Billed by the economy minister, Bruno Le Maire, as a “big green recovery plan”, one-third of France’s €100bn (£90bn) post-Covid economic stimulus package will be spent, in the government’s words, on “ecological transition” and “greening the economy”.
Environmental groups said the plan, presented on Thursday by the prime minister, Jean Castex, and other cabinet members, marked a welcome first step – but criticised a missed opportunity to break decisively with a growth-driven, high-carbon economy.
“After multiple announcements of a plan meant to ‘reconcile economy and ecology’, the government has presented a recovery plan from a bygone era,” said Jean-François Julliard, the head of Greenpeace France. “It’s a lot less green than it looks.”
The overall package, aimed at pulling France out of a deep Covid-induced slump, equates to 4% of GDP – more than any other big EU country – and has three key objectives: increasing competitiveness, boosting jobs, and greening the economy.
The main environmental measures focus on transport, energy production and energy-efficient renovation programmes for public buildings, offices and homes. A further €1.5bn is to be spent on greening the food sector, for example by developing shorter supply chains, and the fishing industry.
About €11bn will be invested in transport. Nearly €5bn of that will be spent on France’s rail network, with the aim of shifting a significantly greater proportion of freight traffic from road to rail and boosting local lines and night services.
More than €1bn will be devoted to encouraging bicycle use by building more cycle lanes and subsidising bike maintenance, with a further €2bn being spent on financial incentives for drivers to switch to cleaner cars.
More than €7bn has been set aside for energy efficiency for buildings such as schools, universities, town halls and police stations, but also for business premises and private homes, with subsidies available to all from next year for projects including improving home insulation or changing to a more energy-efficient boiler.

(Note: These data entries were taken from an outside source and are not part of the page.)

`src/shared/uart_rx_consts.vh`:
```
`ifndef UART_RX_CONSTS_VH
`define UART_RX_CONSTS_VH
// Register byte addresses (word aligned)
`define ADDR_TX_STATUS_CONTROL 8'h00
`define ADDR_RX_STATUS_CONTROL 8'h04
`define ADDR_BAUD_CONTROL 8'h08
`define ADDR_BAUD_DIV_LOW 8'h0C
`define ADDR_BAUD_DIV_HIGH 8'h10
`define ADDR_TX_DATA 8'h14
`define ADDR_RX_DATA 8'h18
`define ADDR_INT_CONTROL 8'h1C
// Transmit status/control fields
`define TXS_NINE_BIT 6
`define TXS_ENABLE 5
`define TXS_SYNC 4
`define TXS_HIGH_RATE 2
`define TXS_SHIFT_EMPTY 1
`define TXS_NINTH 0
// Receive status/control fields
`define RXS_PORT_EN 7
`define RXS_NINE_BIT 6
`define RXS_RX_EN 4
`define RXS_ADDR_DET 3
`define RXS_FRAME_ERR 2
`define RXS_OVERRUN 1
`define RXS_NINTH 0
// Baud control fields
`define BDC_IDLE 6
`define BDC_RX_INV 5
`define BDC_TX_INV 4
`define BDC_WIDE 3
// Interrupt control fields
`define INT_GLOBAL 7
`define INT_PERIPH 6
`define INT_RX_EN 5
`define INT_TX_EN 4
`define INT_RX_FLAG 1
`define INT_TX_FLAG 0
// Writable masks, unimplemented bits read zero
`define TXS_WMASK 8'h75
`define RXS_WMASK 8'hD8
`define BDC_WMASK 8'h38
`define INT_WMASK 8'hF0
// Reset values
`define RESET_TXS 8'h00
`define RESET_RXS 8'h00
`define RESET_BDC 8'h00
// Oversampling ratio and centre point
`define OVERSAMPLE 5'd16
`define HALF_BIT 4'd7
`endif

```
`src/logic/uart_rx_core.v`:
```
`timescale 1ns/1ps
`include "uart_rx_consts.vh"
module uart_rx_core #(
  parameter DEPTH = 2
) (
  // Clock and reset
  input wire CORE_CLK_I,
  input wire SYS_RST_I,
  // AXI4-Lite write address and data
  input wire [7:0] AWADDR_I,
  input wire AWVALID_I,
  output wire AWREADY_O,
  input wire [31:0] WDATA_I,
  input wire [3:0] WSTRB_I,
  input wire WVALID_I,
  output wire WREADY_O,
  // AXI4-Lite write response
  output reg [1:0] BRESP_O,
  output reg BVALID_O,
  input wire BREADY_I,
  // AXI4-Lite read
  input wire [7:0] ARADDR_I,
  input wire ARVALID_I,
  output wire ARREADY_O,
  output reg [31:0] RDATA_O,
  output reg [1:0] RRESP_O,
  output reg RVALID_O,
  input wire RREADY_I,
  // Serial lines
  input wire RX_LINE_I,
  output wire TX_LINE_O,
  output wire TX_LINE_OE_O,
  // Interrupt requests
  output wire RX_IRQ_O,
  output wire TX_IRQ_O
);
  // Control registers
  reg [7:0] txs_q; // Transmit status/control
  reg [7:0] rxs_q; // Receive status/control (writable part)
  reg [7:0] bdc_q; // Baud control
  reg [7:0] div_lo_q; // Baud divisor low
  reg [7:0] div_hi_q; // Baud divisor high
  reg [7:0] intc_q; // Interrupt enables
  reg [8:0] tx_hold_q; // Transmit holding register with ninth bit
  reg tx_hold_full_q; // Holding register occupied
  // Write channel latches, taken in either order
  reg aw_got_q;
  reg w_got_q;
  reg [7:0] aw_addr_q;
  reg [31:0] w_data_q;
  reg [3:0] w_strb_q;
  wire port_en = rxs_q[`RXS_PORT_EN];
  wire sync_mode = txs_q[`TXS_SYNC];
  wire rx_active = rxs_q[`RXS_RX_EN] & ~sync_mode & port_en;
  wire tx_active = txs_q[`TXS_ENABLE] & ~sync_mode & port_en;
  // Baud tick generator: divisor width follows the wide select
  reg [15:0] brg_cnt_q;
  wire [15:0] brg_div = bdc_q[`BDC_WIDE] ? {div_hi_q, div_lo_q} : {8'h00, div_lo_q};
  wire os_tick = (brg_cnt_q == 16'h0000); // Sixteen ticks per bit
  // Baud counter reloads from the divisor each oversample tick
  always @(posedge CORE_CLK_I) begin
    if (SYS_RST_I || !port_en) begin
      brg_cnt_q <= 16'h0000;
    end else if (os_tick) begin
      brg_cnt_q <= brg_div;
    end else begin
      brg_cnt_q <= brg_cnt_q - 16'h0001;
    end
  end
  // Receive path: line is synchronous, polarity applied first
  wire rx_bit = RX_LINE_I ^ bdc_q[`BDC_RX_INV];
  reg rx_prev_q; // Previous line level for edge detect
  reg [2:0] vote_q; // Last three oversamples for majority
  wire vote_maj = (vote_q[0] & vote_q[1]) | (vote_q[1] & vote_q[2]) | (vote_q[0] & vote_q[2]);
  localparam ST_IDLE = 4'b0001;
  localparam ST_START = 4'b0010;
  localparam ST_DATA = 4'b0100;
  localparam ST_STOP = 4'b1000;
  reg [3:0] st_q;
  reg [3:0] os_cnt_q; // Oversample position within a bit
  reg [3:0] bit_cnt_q; // Data bits taken
  reg [8:0] shift_q; // Receive shift register
  reg overrun_q; // Overrun flag
  // Receive queue storage
  reg [7:0] q_data_q [0:DEPTH-1];
  reg q_ninth_q [0:DEPTH-1];
  reg q_framing_error_flag_q [0:DEPTH-1];
  reg [1:0] q_count_q;
  reg q_rd_q; // Read pointer
  reg q_wr_q; // Write pointer
  wire nine_rx = rxs_q[`RXS_NINE_BIT];
  wire [3:0] bits_needed = nine_rx ? 4'd9 : 4'd8;
  wire bit_centre = os_tick && (os_cnt_q == 4'hF);
  // Character completes at stop centre
  wire char_done = (st_q == ST_STOP) && bit_centre;
  // Address detect in nine-bit mode drops characters without ninth bit set
  wire char_keep = !(rxs_q[`RXS_ADDR_DET] && nine_rx && !shift_q[8]);
  wire q_full = (q_count_q == DEPTH);
  wire push = char_done && char_keep && !q_full;
  wire rd_data_fire; // Pop request from a data register read
  wire pop = rd_data_fire && (q_count_q != 2'd0);
  // Receive state machine: start detect, verify, sample, stop
  always @(posedge CORE_CLK_I) begin
    if (SYS_RST_I || !rx_active) begin
      st_q <= ST_IDLE;
      os_cnt_q <= 4'h0;
      bit_cnt_q <= 4'h0;
      shift_q <= 9'h000;
      rx_prev_q <= 1'b1;
      vote_q <= 3'b111;
    end else begin
      if (os_tick) begin
        rx_prev_q <= rx_bit;
        vote_q <= {vote_q[1:0], rx_bit};
      end
      case (st_q)
        ST_IDLE: begin
          // Overrun holds the receiver off
          if (os_tick && rx_prev_q && !rx_bit && !overrun_q) begin
            st_q <= ST_START;
            os_cnt_q <= 4'h0;
          end
        end
        ST_START: begin
          if (os_tick) begin
            if (os_cnt_q == `HALF_BIT) begin
              if (rx_bit) begin
                st_q <= ST_IDLE;
              end else begin
                st_q <= ST_DATA;
                bit_cnt_q <= 4'h0;
              end
              os_cnt_q <= 4'h0;
            end else begin
              os_cnt_q <= os_cnt_q + 4'h1;
            end
          end
        end
        ST_DATA: begin
          if (os_tick) begin
            os_cnt_q <= os_cnt_q + 4'h1;
            if (os_cnt_q == 4'hF) begin
              // LSB first: shift right, final bit lands at top
              if (nine_rx) begin
                shift_q <= {vote_maj, shift_q[8:1]};
              end else begin
                shift_q <= {1'b0, vote_maj, shift_q[7:1]};
              end
              bit_cnt_q <= bit_cnt_q + 4'h1;
              if (bit_cnt_q + 4'h1 == bits_needed) begin
                st_q <= ST_STOP;
              end
            end
          end
        end
        ST_STOP: begin
          if (os_tick) begin
            os_cnt_q <= os_cnt_q + 4'h1;
            if (os_cnt_q == 4'hF) begin
              st_q <= ST_IDLE;
            end
          end
        end
        default: begin
          st_q <= ST_IDLE;
        end
      endcase
    end
  end
  // Queue writes: store character, ninth bit and framing result
  always @(posedge CORE_CLK_I) begin
    if (push) begin
      // Both widths leave the first bit in bit 0, so the low byte is always [7:0]
      q_data_q[q_wr_q] <= shift_q[7:0];
      q_ninth_q[q_wr_q] <= nine_rx & shift_q[8];
      q_framing_error_flag_q[q_wr_q] <= ~vote_maj;
    end
  end
  // Queue pointers; port disable resets the queue, receive disable keeps it
  always @(posedge CORE_CLK_I) begin
    if (SYS_RST_I || !port_en) begin
      q_count_q <= 2'd0;
      q_rd_q <= 1'b0;
      q_wr_q <= 1'b0;
    end else begin
      if (push) begin
        q_wr_q <= ~q_wr_q;
      end
      if (pop) begin
        q_rd_q <= ~q_rd_q;
      end
      q_count_q <= q_count_q + {1'b0, push} - {1'b0, pop};
    end
  end
  // Overrun: third kept character with full queue; set beats clear
  always @(posedge CORE_CLK_I) begin
    if (SYS_RST_I) begin
      overrun_q <= 1'b0;
    end else if (char_done && char_keep && q_full && !pop) begin
      overrun_q <= 1'b1;
    end else if (!rxs_q[`RXS_RX_EN] || !port_en) begin
      overrun_q <= 1'b0;
    end
  end
  // Head of queue status
  wire head_framing_error_flag = (q_count_q != 2'd0) & q_framing_error_flag_q[q_rd_q];
  wire head_ninth = (q_count_q != 2'd0) & q_ninth_q[q_rd_q];
  wire rx_flag = rx_active && (q_count_q != 2'd0);
  // Transmitter: holding register feeds shifter
  reg [10:0] tsr_q; // Start, data, ninth, stop
  reg [3:0] tx_bits_q; // Bits left to send
  reg [3:0] tx_os_q; // Oversample count per bit
  reg tx_out_q; // Line level before polarity
  wire tsr_empty = (tx_bits_q == 4'h0);
  wire tx_load = tx_active && tx_hold_full_q && tsr_empty;
  wire tx_flag = tx_active && !tx_hold_full_q;
  // Shift register: start bit then data LSB first then stop
  always @(posedge CORE_CLK_I) begin
    if (SYS_RST_I || !tx_active) begin
      tsr_q <= 11'h7FF;
      tx_bits_q <= 4'h0;
      tx_os_q <= 4'h0;
      tx_out_q <= 1'b1;
    end else if (tx_load) begin
      // Ninth bit marks address in nine-bit mode
      if (txs_q[`TXS_NINE_BIT]) begin
        tsr_q <= {1'b1, tx_hold_q, 1'b0};
        tx_bits_q <= 4'd11;
      end else begin
        tsr_q <= {1'b1, 1'b1, tx_hold_q[7:0], 1'b0};
        tx_bits_q <= 4'd10;
      end
      tx_os_q <= 4'h0;
    end else if (!tsr_empty && os_tick) begin
      tx_os_q <= tx_os_q + 4'h1;
      if (tx_os_q == 4'h0) begin
        tx_out_q <= tsr_q[0];
        tsr_q <= {1'b1, tsr_q[10:1]};
      end
      if (tx_os_q == 4'hF) begin
        tx_bits_q <= tx_bits_q - 4'h1;
      end
    end
  end
  assign TX_LINE_O = tx_out_q ^ bdc_q[`BDC_TX_INV];
  assign TX_LINE_OE_O = port_en & ~sync_mode;
  // Interrupt requests
  wire gates = intc_q[`INT_GLOBAL] & intc_q[`INT_PERIPH];
  assign RX_IRQ_O = rx_flag & intc_q[`INT_RX_EN] & gates;
  assign TX_IRQ_O = tx_flag & intc_q[`INT_TX_EN] & gates;
  // AXI4-Lite write side
  assign AWREADY_O = !aw_got_q && !BVALID_O;
  assign WREADY_O = !w_got_q && !BVALID_O;
  wire [7:0] wa = AWVALID_I && AWREADY_O ? AWADDR_I : aw_addr_q;
  wire [31:0] wd = WVALID_I && WREADY_O ? WDATA_I : w_data_q;
  wire [3:0] ws = WVALID_I && WREADY_O ? WSTRB_I : w_strb_q;
  wire aw_have = aw_got_q || (AWVALID_I && AWREADY_O);
  wire w_have = w_got_q || (WVALID_I && WREADY_O);
  wire wr_fire = aw_have && w_have && !BVALID_O;
  wire wr_lane0 = wr_fire && ws[0];
  // Decode of implemented addresses
  function addr_known;
    input [7:0] a;
    begin
      addr_known = (a[1:0] == 2'b00) && (a <= `ADDR_INT_CONTROL);
    end
  endfunction
  // Write latches and response
  always @(posedge CORE_CLK_I) begin
    if (SYS_RST_I) begin
      aw_got_q <= 1'b0;
      w_got_q <= 1'b0;
      aw_addr_q <= 8'h00;
      w_data_q <= 32'h0000_0000;
      w_strb_q <= 4'h0;
      BVALID_O <= 1'b0;
      BRESP_O <= 2'b00;
    end else begin
      if (AWVALID_I && AWREADY_O) begin
        aw_addr_q <= AWADDR_I;
      end
      if (WVALID_I && WREADY_O) begin
        w_data_q <= WDATA_I;
        w_strb_q <= WSTRB_I;
      end
      if (wr_fire) begin
        aw_got_q <= 1'b0;
        w_got_q <= 1'b0;
        BVALID_O <= 1'b1;
        BRESP_O <= addr_known(wa) ? 2'b00 : 2'b10;
      end else begin
        aw_got_q <= aw_have;
        w_got_q <= w_have;
        if (BVALID_O && BREADY_I) begin
          BVALID_O <= 1'b0;
        end
      end
    end
  end

  // Register writes; flags are read-only so masks exclude them
  always @(posedge CORE_CLK_I) begin
    if (SYS_RST_I) begin
      txs_q <= `RESET_TXS;
      rxs_q <= `RESET_RXS;
      bdc_q <= `RESET_BDC;
      div_lo_q <= 8'h00;
      div_hi_q <= 8'h00;
      intc_q <= 8'h00;
      tx_hold_q <= 9'h000;
      tx_hold_full_q <= 1'b0;
    end else begin
      if (tx_load) begin
        tx_hold_full_q <= 1'b0;
      end
      if (wr_lane0) begin
        case (wa)
          `ADDR_TX_STATUS_CONTROL: txs_q <= wd[7:0] & `TXS_WMASK;
          `ADDR_RX_STATUS_CONTROL: rxs_q <= wd[7:0] & `RXS_WMASK;
          `ADDR_BAUD_CONTROL: bdc_q <= wd[7:0] & `BDC_WMASK;
          `ADDR_BAUD_DIV_LOW: div_lo_q <= wd[7:0];
          `ADDR_BAUD_DIV_HIGH: div_hi_q <= wd[7:0];
          `ADDR_INT_CONTROL: intc_q <= wd[7:0] & `INT_WMASK;
          `ADDR_TX_DATA: begin
            // Ninth bit taken from control as written earlier
            tx_hold_q <= {txs_q[`TXS_NINTH], wd[7:0]};
            tx_hold_full_q <= tx_active;
          end
          default: begin
          end
        endcase
      end
    end
  end

  // AXI4-Lite read side, one-cycle answer
  assign ARREADY_O = !RVALID_O;
  wire rd_fire = ARVALID_I && ARREADY_O;
  assign rd_data_fire = rd_fire && (ARADDR_I == `ADDR_RX_DATA);

  // Read value assembly; unimplemented bits are zero
  reg [7:0] rd_val;
  always @* begin
    rd_val = 8'h00;
    case (ARADDR_I)
      `ADDR_TX_STATUS_CONTROL: rd_val = txs_q | {6'h00, tsr_empty, 1'b0};
      `ADDR_RX_STATUS_CONTROL:
        rd_val = rxs_q | {5'h00, head_framing_error_flag, overrun_q, head_ninth};
      `ADDR_BAUD_CONTROL: rd_val = bdc_q | {1'b0, (st_q == ST_IDLE), 6'h00};
      `ADDR_BAUD_DIV_LOW: rd_val = div_lo_q;
      `ADDR_BAUD_DIV_HIGH: rd_val = div_hi_q;
      `ADDR_RX_DATA: rd_val = (q_count_q != 2'd0) ? q_data_q[q_rd_q] : 8'h00;
      `ADDR_INT_CONTROL: rd_val = intc_q | {6'h00, rx_flag, tx_flag};
      default: rd_val = 8'h00;
    endcase
  end

  // Read data register and response
  always @(posedge CORE_CLK_I) begin
    if (SYS_RST_I) begin
      RVALID_O <= 1'b0;
      RDATA_O <= 32'h0000_0000;
      RRESP_O <= 2'b00;
    end else if (rd_fire) begin
      RVALID_O <= 1'b1;
      RDATA_O <= {24'h00_0000, rd_val};
      RRESP_O <= addr_known(ARADDR_I) ? 2'b00 : 2'b10;
    end else if (RVALID_O && RREADY_I) begin
      RVALID_O <= 1'b0;
    end
  end

endmodule // uart_rx_core

```
`config.mk`:
```
export PLATFORM = sky130hd
export DESIGN_NAME = uart_rx_core
export DESIGN_NICKNAME = d
export VERILOG_FILES = /design/src/logic/uart_rx_core.v
export VERILOG_INCLUDE_DIRS = /design/src /design/src/shared
export SDC_FILE = /design/constraint.sdc
export NUM_CORES = 1
export LEC_CHECK = 0
export BUFFER_PORTS_ARGS = -buffer_cell sky130_fd_sc_hd__buf_4
export CELL_PAD_IN_SITES_DETAIL_PLACEMENT = 0
export CELL_PAD_IN_SITES_GLOBAL_PLACEMENT = 1
export CORE_UTILIZATION = 48
export CTS_BUF_LIST = sky130_fd_sc_hd__clkbuf_8 sky130_fd_sc_hd__clkbuf_16
export CTS_CLUSTER_DIAMETER = 150
export CTS_CLUSTER_SIZE = 24
export DETAILED_ROUTE_END_ITERATION = 10
export PLACE_DENSITY_LB_ADDON = 0.15
export SYNTH_ARGS = -nofsm -noshare
export SYNTH_HDL_FRONTEND = slang
export SYNTH_SLANG_ARGS = --single-unit
```
`constraint.sdc`:
```
create_clock -name CORE_CLK_I -period 7.6 [get_ports CORE_CLK_I]
set_input_delay 0.38 -clock CORE_CLK_I [delete_from_list [all_inputs] [get_ports CORE_CLK_I]]
set_output_delay 0.38 -clock CORE_CLK_I [all_outputs]
set_load 0.1 [all_outputs]
```
* After elaboration in Yosys (flattened, before gate mapping)
Memories as Yosys holds them, arrays and structs flattened. A register that Yosys moved wholly into a read port is not among the register bits. Cells that the tools add are included. Widths: inputs -> output; s select.
Word-level totals: register bits 141, bits in writable memories 20, output and inout bits 45, logic and storage cells 247, memories kept 3
Operators by class: add/sub/neg operators 7, magnitude comparators 2, equality and inequality tests 31, multiplexer cells 57, bitwise gates (word level) 29, reductions and logical operators 85
Memories:
- q_data_q | words 2, width 8, read ports 1, clocked after Yosys merged registers in 1, wr ports 1, line uart_rx_core.v:85 | reg [7:0] q_data_q [0:DEPTH-1];
- q_framing_error_flag_q | words 2, width 1, read ports 1, clocked after Yosys merged registers in 1, wr ports 1, line uart_rx_core.v:87 | reg q_framing_error_flag_q [0:DEPTH-1];
- q_ninth_q | words 2, width 1, read ports 1, clocked after Yosys merged registers in 1, wr ports 1, line uart_rx_core.v:86 | reg q_ninth_q [0:DEPTH-1];
Operators with widths (number):
- $mux 4 | 20
- $pmux 8 s7 | 1
- $eq 8x5->1 const B | 6
- $mux 11 | 3
- $eq 8x4->1 const B | 4
- $mux 16 | 2
- $logic_and 1x1->1 | 30
- $mux 8 | 3
- $mux 1 | 20
- $ne 2x2->1 const B | 9
- $reduce_and 2->1 | 9
- $and 1x1->1 | 16
- $eq 8x3->1 const B | 2
- $le 8x5->1 const B | 2
- $logic_not 1->1 | 16
- $logic_not 16->1 | 1
- $logic_not 8->1 | 2
- $pmux 4 s4 | 1
- $reduce_bool 2->1 | 8
- $sub 16x1->16 const B | 1
- $add 4x1->4 const B | 3
- $eq 4x4->1 const B | 3
- $pmux 4 s3 | 1
- $mux 10 | 1
- 29 further kinds | 47

* Longest topological paths before layout
Gate-level depths: netlist (run 1).
depth after elaboration 8, depth in mapped cells 11, gate-level depth less buffers 11

* Worst setup path before layout (run 1)
Ideal clock, no wire load.
path type reg2out, start register rxs_q[7], end output TX_IRQ_O, arrival time 3.792 ns, data required time 7.220 ns, setup slack 3.428 ns, cell stages (with the launch flop) 5, path buffers 1, cells stage by stage dfxtp_1 nor2b_1 clkbuf_1 nand2_1 nor3_1
Between the ends: longest elaborated chain between the ends 4
RTL lines:
- from (decl) | line uart_rx_core.v:39 | reg [7:0] rxs_q;
- from (signal assigned) | line uart_rx_core.v:305 | rxs_q <= `RESET_RXS;
- from (signal assigned) | line uart_rx_core.v:319 | `ADDR_RX_STATUS_CONTROL: rxs_q <= wd[7:0] & `RXS_WMASK;
- $and 1x1->1 | line uart_rx_core.v:55 | wire tx_active = txs_q[`TXS_ENABLE] & ~sync_mode & port_en;
- $logic_and 1x1->1 | line uart_rx_core.v:216 | wire tx_flag = tx_active && !tx_hold_full_q;
- $and 1x1->1 (2 in a row) | line uart_rx_core.v:250 | assign TX_IRQ_O = tx_flag & intc_q[`INT_TX_EN] & gates;
- to (decl) | line uart_rx_core.v:35 | output wire TX_IRQ_O
Every way passes these cells.

* Final worst setup path (run 1)
start register brg_cnt_q[0], end memory q_data_q[0][4], enable pin
Between the ends: longest elaborated chain between the ends 7
RTL lines:
- from (decl) | line uart_rx_core.v:57 | reg [15:0] brg_cnt_q;
- from (signal assigned) | line uart_rx_core.v:65 | brg_cnt_q <= brg_div;
- from (signal assigned) | line uart_rx_core.v:67 | brg_cnt_q <= brg_cnt_q - 16'h0001;
- $logic_not 16->1 | line uart_rx_core.v:59 | wire os_tick = (brg_cnt_q == 16'h0000);
- $logic_and 1x1->1 | line uart_rx_core.v:93 | wire bit_centre = os_tick && (os_cnt_q == 4'hF);
- $logic_and 1x1->1 | line uart_rx_core.v:95 | wire char_done = (st_q == ST_STOP) && bit_centre;
- $logic_and 1x1->1 (2 in a row) | line uart_rx_core.v:99 | wire push = char_done && char_keep && !q_full;
- $mux 1 | line uart_rx_core.v:172 | if (push) begin
- $mux 1 (not written as such) | line uart_rx_core.v:174 | q_data_q[q_wr_q] <= shift_q[7:0];
- to (decl) | line uart_rx_core.v:85
Every way passes these cells.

About €9bn is set to be invested in helping French industry transition to greener energy, with the aim of reaching carbon neutrality by 2050. More than €3bn will be spent on efforts to “decarbonise” industry, including developing green hydrogen technologies and a national hydrogen economy.
Campaigners remain largely unconvinced, arguing that there was little point spending millions on greening the economy if millions were also being spent on polluting industries and outdated technologies. Some measures in the broader recovery programme were counterproductive, they said.
“Blank cheques have been written to the aviation and automobile sectors,” Julliard said, “and the government is still kowtowing to the private sector. There are €20bn of tax cuts for industry in the recovery plan that companies will benefit from regardless of their environmental impact, with no green conditions attached.”
The sums allocated to the rail network and the agriculture sector were “certainly important”, he said. “But this plan will not change things structurally: there is nothing on reducing road or air traffic, on the cuts to beef, egg and milk production that will be necessary to reduce greenhouse gas emissions.”
Arnaud Schwartz, the president of France Nature Environment, also said the recovery plan should be viewed as a whole. “What are €30bn when France … is investing €300bn in nuclear energy?” he said. “We want a full environmental impact report on the whole package, before and after implementation. It isn’t happening.”
Louise Kessler, of the Institute for Climate Economics, said the environmental measures were a good start but would need to be extended over the long term. “Extra money should also be in addition – it must finance investment, not just make good the deficits left by the crisis,” she told Le Monde.
Another NGO, Réseau Action Climat, said €30bn was not enough, arguing that more than €43bn would be needed over the next two years alone to make meaningful progress. An ecologist MP, Matthieu Orphelin, said the plan was “a welcome catch-up” but “nowhere near enough for the step change in climate policy we need”.